*** Block opens ***

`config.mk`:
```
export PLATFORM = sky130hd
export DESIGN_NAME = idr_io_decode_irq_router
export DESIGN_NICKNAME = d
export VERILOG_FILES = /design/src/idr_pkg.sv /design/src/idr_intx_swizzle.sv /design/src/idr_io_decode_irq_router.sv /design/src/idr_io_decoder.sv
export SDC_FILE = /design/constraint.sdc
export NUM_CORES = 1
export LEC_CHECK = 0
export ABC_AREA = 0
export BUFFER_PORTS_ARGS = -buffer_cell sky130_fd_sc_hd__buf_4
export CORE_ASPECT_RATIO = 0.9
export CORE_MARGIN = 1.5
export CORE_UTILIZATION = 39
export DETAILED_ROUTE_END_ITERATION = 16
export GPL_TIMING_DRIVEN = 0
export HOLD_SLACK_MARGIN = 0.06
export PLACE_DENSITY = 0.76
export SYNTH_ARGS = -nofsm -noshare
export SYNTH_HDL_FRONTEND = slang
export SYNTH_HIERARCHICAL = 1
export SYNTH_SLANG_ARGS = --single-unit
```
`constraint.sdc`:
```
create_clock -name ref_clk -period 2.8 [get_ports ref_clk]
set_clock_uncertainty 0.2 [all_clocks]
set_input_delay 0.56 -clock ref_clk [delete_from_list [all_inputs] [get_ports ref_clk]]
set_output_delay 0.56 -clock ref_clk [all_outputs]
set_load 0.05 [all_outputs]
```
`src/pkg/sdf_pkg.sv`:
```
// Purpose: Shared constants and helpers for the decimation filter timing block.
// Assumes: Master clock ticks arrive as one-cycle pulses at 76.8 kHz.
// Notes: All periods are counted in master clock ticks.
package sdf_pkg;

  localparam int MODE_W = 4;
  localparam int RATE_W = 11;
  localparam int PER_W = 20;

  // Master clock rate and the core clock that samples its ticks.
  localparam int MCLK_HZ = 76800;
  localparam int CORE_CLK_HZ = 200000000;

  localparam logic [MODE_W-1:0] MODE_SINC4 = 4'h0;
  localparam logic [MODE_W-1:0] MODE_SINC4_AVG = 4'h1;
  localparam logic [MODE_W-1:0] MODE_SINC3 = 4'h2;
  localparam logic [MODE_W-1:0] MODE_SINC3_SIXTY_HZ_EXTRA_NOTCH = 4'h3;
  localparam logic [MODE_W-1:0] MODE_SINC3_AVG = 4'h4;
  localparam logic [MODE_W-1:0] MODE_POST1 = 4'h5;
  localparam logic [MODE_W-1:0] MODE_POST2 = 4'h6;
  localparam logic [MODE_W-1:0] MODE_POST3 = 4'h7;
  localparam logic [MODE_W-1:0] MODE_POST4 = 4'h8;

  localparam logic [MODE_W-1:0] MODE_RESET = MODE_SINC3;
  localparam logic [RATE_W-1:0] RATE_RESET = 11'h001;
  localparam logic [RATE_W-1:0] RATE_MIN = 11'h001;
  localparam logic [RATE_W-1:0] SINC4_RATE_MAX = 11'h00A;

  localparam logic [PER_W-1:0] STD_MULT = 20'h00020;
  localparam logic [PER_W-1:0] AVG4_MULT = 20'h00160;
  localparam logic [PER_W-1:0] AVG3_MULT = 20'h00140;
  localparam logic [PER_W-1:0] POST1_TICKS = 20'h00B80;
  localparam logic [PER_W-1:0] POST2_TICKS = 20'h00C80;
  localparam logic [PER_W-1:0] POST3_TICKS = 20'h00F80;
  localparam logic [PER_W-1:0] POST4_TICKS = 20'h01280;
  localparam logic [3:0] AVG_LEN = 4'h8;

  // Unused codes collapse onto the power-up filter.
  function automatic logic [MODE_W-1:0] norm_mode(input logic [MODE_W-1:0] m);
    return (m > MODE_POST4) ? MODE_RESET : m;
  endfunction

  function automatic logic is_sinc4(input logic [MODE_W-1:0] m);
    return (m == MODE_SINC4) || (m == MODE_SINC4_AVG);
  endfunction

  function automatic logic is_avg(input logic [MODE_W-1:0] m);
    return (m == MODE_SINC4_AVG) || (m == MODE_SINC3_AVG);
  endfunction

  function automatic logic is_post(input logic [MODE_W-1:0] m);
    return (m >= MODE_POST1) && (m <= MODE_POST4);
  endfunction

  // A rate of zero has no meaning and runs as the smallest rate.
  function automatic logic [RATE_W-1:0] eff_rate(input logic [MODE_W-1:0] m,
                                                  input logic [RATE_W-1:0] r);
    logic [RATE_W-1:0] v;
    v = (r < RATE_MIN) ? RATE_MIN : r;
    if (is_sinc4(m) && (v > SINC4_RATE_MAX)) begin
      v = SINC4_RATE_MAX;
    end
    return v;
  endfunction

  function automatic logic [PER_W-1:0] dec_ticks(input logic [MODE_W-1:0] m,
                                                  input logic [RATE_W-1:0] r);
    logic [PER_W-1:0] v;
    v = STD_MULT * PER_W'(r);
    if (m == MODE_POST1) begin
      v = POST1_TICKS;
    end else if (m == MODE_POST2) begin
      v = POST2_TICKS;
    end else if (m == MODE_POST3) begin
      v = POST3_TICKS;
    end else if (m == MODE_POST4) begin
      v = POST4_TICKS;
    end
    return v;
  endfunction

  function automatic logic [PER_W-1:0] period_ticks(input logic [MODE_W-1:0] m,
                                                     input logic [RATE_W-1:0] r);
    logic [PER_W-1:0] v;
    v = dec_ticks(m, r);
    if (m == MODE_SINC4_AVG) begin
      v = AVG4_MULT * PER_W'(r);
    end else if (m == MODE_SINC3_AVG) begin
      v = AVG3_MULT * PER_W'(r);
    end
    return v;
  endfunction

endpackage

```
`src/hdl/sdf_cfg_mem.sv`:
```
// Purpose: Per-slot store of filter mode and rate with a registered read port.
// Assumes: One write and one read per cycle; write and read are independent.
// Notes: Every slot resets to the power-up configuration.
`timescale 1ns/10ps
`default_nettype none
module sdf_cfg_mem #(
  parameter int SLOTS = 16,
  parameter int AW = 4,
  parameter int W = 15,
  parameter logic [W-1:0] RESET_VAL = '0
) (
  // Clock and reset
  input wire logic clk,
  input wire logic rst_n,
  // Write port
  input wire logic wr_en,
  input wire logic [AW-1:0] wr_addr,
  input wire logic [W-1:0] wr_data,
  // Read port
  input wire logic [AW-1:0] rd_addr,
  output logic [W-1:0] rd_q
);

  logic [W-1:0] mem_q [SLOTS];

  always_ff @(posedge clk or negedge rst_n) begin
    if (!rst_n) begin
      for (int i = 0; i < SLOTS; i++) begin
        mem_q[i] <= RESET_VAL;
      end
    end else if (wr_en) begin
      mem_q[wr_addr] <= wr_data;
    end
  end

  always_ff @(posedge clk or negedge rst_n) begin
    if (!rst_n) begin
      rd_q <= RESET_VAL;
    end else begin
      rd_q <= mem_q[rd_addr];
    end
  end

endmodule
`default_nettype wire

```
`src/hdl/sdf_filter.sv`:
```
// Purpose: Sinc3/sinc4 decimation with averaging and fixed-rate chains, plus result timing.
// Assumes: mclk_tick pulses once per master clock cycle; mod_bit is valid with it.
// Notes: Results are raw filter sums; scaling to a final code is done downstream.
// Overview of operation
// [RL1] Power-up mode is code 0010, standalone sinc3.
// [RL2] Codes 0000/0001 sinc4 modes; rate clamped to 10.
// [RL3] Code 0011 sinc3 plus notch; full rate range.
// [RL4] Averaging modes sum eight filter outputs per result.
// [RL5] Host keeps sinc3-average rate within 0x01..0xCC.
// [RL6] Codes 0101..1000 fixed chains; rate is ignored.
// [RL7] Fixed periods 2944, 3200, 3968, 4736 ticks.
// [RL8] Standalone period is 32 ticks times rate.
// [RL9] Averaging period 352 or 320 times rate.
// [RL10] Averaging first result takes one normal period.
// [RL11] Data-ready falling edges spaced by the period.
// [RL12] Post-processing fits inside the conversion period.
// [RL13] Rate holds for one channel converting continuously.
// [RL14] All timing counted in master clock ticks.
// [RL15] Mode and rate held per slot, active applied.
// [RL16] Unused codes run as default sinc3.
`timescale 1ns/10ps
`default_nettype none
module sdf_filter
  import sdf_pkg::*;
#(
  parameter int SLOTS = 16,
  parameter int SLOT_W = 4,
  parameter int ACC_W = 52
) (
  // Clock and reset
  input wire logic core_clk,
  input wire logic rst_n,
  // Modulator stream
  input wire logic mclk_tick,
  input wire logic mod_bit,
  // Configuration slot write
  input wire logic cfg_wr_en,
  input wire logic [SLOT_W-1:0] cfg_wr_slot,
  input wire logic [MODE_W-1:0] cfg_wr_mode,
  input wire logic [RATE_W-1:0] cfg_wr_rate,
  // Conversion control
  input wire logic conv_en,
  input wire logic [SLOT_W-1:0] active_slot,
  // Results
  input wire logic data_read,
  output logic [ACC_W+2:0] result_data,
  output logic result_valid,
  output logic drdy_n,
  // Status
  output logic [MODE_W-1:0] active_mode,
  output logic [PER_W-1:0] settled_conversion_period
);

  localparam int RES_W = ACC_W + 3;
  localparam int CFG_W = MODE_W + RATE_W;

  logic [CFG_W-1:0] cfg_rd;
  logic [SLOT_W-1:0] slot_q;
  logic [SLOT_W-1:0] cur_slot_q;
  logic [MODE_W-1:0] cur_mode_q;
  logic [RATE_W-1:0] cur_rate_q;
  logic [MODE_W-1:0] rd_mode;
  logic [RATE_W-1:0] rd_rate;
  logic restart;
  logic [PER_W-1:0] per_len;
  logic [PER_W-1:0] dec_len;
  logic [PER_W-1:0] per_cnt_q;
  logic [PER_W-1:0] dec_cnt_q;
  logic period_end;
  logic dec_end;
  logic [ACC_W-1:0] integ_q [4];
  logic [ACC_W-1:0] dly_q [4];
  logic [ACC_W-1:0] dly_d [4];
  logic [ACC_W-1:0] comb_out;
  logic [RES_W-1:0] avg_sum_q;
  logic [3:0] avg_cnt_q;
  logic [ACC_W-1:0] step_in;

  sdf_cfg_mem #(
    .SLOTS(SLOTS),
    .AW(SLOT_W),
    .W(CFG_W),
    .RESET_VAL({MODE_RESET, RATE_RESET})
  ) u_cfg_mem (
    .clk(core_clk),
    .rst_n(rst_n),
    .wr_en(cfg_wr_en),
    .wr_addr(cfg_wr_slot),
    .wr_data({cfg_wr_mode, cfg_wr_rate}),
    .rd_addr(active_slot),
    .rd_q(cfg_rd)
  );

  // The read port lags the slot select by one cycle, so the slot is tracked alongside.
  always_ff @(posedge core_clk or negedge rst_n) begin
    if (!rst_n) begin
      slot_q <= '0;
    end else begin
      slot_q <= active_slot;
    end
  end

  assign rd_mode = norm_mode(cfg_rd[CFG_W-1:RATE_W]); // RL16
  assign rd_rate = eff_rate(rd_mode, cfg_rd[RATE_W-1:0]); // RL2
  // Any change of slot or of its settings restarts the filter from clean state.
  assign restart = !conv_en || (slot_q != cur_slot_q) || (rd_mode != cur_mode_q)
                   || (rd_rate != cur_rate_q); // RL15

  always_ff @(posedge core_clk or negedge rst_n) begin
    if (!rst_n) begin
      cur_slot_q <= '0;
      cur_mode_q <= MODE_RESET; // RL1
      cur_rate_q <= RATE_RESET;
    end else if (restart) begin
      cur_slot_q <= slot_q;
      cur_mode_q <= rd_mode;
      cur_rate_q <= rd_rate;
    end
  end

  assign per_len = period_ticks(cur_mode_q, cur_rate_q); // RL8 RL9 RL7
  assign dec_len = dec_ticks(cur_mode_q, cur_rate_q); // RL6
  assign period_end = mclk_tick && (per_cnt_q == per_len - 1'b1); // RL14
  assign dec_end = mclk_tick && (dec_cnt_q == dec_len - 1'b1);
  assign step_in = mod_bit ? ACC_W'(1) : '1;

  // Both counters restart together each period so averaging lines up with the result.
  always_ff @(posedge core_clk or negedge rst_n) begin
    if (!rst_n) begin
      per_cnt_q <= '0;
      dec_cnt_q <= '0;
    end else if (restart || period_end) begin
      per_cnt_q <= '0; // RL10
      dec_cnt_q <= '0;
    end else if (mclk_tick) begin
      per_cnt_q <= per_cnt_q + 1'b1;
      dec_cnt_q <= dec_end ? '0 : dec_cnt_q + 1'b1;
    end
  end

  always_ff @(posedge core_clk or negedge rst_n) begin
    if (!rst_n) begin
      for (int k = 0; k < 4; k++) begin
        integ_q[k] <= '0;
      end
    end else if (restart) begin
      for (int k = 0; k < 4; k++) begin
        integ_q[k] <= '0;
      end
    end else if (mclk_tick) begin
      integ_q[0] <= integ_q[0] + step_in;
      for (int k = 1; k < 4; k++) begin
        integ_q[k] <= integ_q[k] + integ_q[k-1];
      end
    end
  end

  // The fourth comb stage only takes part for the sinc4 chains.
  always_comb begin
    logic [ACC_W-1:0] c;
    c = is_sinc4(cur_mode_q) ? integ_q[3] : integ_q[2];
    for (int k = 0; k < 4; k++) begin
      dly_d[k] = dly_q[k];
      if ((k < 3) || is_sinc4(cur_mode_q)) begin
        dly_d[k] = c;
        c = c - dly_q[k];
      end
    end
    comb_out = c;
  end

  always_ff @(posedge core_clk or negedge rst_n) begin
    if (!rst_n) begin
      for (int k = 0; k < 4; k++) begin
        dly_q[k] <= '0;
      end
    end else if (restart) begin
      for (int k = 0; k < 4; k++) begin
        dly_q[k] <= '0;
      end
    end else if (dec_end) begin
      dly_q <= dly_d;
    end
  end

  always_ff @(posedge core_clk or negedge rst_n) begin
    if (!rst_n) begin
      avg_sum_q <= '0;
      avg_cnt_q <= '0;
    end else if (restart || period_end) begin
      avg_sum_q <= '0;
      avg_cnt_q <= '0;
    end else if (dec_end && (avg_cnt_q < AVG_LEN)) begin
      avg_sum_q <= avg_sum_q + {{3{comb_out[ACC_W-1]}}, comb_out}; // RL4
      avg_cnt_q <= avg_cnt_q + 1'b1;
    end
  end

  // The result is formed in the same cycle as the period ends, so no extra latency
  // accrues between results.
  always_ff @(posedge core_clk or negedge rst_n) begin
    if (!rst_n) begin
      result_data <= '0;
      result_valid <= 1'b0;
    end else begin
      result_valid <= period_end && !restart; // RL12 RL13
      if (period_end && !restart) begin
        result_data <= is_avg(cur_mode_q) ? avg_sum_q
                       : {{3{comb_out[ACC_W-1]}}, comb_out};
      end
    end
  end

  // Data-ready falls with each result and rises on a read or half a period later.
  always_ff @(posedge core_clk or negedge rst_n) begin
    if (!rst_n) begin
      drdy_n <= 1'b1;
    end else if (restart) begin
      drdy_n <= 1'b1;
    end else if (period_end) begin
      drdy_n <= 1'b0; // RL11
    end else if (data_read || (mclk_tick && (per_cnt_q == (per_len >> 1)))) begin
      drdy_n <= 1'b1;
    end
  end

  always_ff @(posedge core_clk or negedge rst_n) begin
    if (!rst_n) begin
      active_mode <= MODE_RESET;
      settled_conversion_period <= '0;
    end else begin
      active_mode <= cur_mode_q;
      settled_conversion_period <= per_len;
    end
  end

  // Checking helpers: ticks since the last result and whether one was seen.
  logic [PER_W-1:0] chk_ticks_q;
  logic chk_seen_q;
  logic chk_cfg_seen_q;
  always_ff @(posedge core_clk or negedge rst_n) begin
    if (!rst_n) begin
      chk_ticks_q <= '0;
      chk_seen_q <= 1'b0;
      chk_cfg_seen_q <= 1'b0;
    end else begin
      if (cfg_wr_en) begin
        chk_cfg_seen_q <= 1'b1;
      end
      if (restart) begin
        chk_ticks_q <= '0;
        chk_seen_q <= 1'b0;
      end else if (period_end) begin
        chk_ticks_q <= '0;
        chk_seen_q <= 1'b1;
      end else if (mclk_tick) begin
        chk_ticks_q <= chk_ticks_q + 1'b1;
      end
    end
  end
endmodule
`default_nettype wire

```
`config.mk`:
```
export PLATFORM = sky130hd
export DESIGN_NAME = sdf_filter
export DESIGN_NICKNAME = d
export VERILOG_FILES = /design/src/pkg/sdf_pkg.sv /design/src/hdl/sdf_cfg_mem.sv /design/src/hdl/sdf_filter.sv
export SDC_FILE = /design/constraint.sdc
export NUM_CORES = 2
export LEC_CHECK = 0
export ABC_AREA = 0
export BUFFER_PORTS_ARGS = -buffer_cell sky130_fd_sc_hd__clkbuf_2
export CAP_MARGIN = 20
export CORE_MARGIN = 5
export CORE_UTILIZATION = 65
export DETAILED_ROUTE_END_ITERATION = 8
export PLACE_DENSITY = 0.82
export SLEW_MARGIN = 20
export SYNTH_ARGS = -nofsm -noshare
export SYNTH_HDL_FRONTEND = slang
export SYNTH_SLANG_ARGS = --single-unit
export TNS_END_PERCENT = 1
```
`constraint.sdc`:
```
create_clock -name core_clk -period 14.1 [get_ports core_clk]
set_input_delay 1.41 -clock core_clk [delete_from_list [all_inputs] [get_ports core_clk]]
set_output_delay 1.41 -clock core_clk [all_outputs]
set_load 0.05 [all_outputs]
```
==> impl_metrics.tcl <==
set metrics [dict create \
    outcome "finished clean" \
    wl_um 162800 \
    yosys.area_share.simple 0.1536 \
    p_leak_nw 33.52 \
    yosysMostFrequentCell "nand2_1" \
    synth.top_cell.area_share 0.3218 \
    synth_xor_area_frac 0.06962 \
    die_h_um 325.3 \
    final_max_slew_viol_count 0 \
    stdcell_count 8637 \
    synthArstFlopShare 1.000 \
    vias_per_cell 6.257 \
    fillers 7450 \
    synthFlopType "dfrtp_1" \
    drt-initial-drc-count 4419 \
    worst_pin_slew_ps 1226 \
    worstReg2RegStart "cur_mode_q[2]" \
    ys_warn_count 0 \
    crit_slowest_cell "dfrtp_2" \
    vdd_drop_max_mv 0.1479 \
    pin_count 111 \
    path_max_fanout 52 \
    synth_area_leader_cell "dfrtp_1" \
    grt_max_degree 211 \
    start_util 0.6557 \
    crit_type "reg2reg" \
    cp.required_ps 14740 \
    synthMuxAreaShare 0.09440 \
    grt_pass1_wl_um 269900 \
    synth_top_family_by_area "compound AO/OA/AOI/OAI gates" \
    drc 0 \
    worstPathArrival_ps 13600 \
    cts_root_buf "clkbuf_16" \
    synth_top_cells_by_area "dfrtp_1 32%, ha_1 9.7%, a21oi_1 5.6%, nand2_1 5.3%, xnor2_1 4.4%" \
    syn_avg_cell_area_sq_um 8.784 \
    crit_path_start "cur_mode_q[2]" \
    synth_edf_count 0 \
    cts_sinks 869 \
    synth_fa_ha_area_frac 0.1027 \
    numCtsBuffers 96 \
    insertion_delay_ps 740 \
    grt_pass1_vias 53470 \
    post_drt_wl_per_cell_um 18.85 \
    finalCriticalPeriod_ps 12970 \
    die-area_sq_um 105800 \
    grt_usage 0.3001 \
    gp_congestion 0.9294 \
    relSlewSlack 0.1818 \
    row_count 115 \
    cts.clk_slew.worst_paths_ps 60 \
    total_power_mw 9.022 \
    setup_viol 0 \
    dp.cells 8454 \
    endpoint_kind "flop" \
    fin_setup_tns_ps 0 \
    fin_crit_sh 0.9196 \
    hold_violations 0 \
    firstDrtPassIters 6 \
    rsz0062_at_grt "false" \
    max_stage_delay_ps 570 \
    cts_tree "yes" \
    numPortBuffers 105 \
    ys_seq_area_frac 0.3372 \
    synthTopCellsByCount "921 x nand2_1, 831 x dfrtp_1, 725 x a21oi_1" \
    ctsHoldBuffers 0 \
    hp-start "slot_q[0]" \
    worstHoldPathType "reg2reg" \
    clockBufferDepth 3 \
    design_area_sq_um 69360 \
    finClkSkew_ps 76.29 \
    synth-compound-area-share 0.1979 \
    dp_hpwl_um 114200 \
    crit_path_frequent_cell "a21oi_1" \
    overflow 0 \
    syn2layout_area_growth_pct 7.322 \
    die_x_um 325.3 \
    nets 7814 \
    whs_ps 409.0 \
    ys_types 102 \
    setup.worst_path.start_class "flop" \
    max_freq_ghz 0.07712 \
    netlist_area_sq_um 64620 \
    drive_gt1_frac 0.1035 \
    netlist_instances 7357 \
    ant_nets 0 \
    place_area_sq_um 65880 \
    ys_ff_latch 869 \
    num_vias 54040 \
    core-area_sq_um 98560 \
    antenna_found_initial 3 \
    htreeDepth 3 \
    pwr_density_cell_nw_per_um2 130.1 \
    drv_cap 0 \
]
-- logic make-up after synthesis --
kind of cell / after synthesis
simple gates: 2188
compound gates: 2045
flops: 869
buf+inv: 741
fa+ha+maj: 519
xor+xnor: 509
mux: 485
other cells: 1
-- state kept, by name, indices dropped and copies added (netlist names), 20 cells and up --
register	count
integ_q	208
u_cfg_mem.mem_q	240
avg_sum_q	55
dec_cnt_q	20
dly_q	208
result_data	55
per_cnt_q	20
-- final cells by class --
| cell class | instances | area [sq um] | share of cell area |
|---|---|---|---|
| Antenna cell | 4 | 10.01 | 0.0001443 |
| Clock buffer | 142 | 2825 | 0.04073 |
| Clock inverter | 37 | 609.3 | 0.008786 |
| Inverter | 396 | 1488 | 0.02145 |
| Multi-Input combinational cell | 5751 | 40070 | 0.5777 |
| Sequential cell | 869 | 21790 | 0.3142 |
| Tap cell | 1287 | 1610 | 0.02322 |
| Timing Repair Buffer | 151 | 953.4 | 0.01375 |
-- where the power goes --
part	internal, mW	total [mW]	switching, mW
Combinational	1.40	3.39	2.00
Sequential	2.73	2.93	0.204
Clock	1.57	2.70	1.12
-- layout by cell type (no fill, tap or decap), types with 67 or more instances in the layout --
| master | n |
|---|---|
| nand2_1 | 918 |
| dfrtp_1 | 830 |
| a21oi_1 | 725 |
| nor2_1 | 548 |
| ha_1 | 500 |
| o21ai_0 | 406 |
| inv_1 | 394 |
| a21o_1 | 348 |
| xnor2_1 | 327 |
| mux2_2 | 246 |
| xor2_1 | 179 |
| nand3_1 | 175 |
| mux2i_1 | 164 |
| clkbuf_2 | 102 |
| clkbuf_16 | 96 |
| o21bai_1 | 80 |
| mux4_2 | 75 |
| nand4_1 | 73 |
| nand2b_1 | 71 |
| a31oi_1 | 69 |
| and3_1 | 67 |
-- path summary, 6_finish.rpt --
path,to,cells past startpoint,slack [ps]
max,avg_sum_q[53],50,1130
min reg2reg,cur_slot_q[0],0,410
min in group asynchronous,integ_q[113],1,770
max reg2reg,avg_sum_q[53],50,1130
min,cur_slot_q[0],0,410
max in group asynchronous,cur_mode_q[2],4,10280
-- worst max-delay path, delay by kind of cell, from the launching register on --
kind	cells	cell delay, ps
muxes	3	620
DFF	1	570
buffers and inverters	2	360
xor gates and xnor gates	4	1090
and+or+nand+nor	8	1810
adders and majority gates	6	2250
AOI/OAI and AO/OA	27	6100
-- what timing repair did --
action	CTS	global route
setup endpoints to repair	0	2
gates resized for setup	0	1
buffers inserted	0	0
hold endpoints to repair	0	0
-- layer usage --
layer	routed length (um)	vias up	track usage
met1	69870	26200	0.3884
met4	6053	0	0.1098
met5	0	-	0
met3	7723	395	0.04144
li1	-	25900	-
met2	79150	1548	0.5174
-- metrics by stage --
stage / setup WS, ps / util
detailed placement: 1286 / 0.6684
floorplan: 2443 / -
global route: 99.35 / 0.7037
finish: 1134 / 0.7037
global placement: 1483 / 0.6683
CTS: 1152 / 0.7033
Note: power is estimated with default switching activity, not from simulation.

*** Block closes ***

■ Your task:
Scan the entries above and copy each line where "pulses" occurs.

■ Answer to the problem:
// Assumes: Master clock ticks arrive as one-cycle pulses at 76.8 kHz.
// Assumes: mclk_tick pulses once per master clock cycle; mod_bit is valid with it.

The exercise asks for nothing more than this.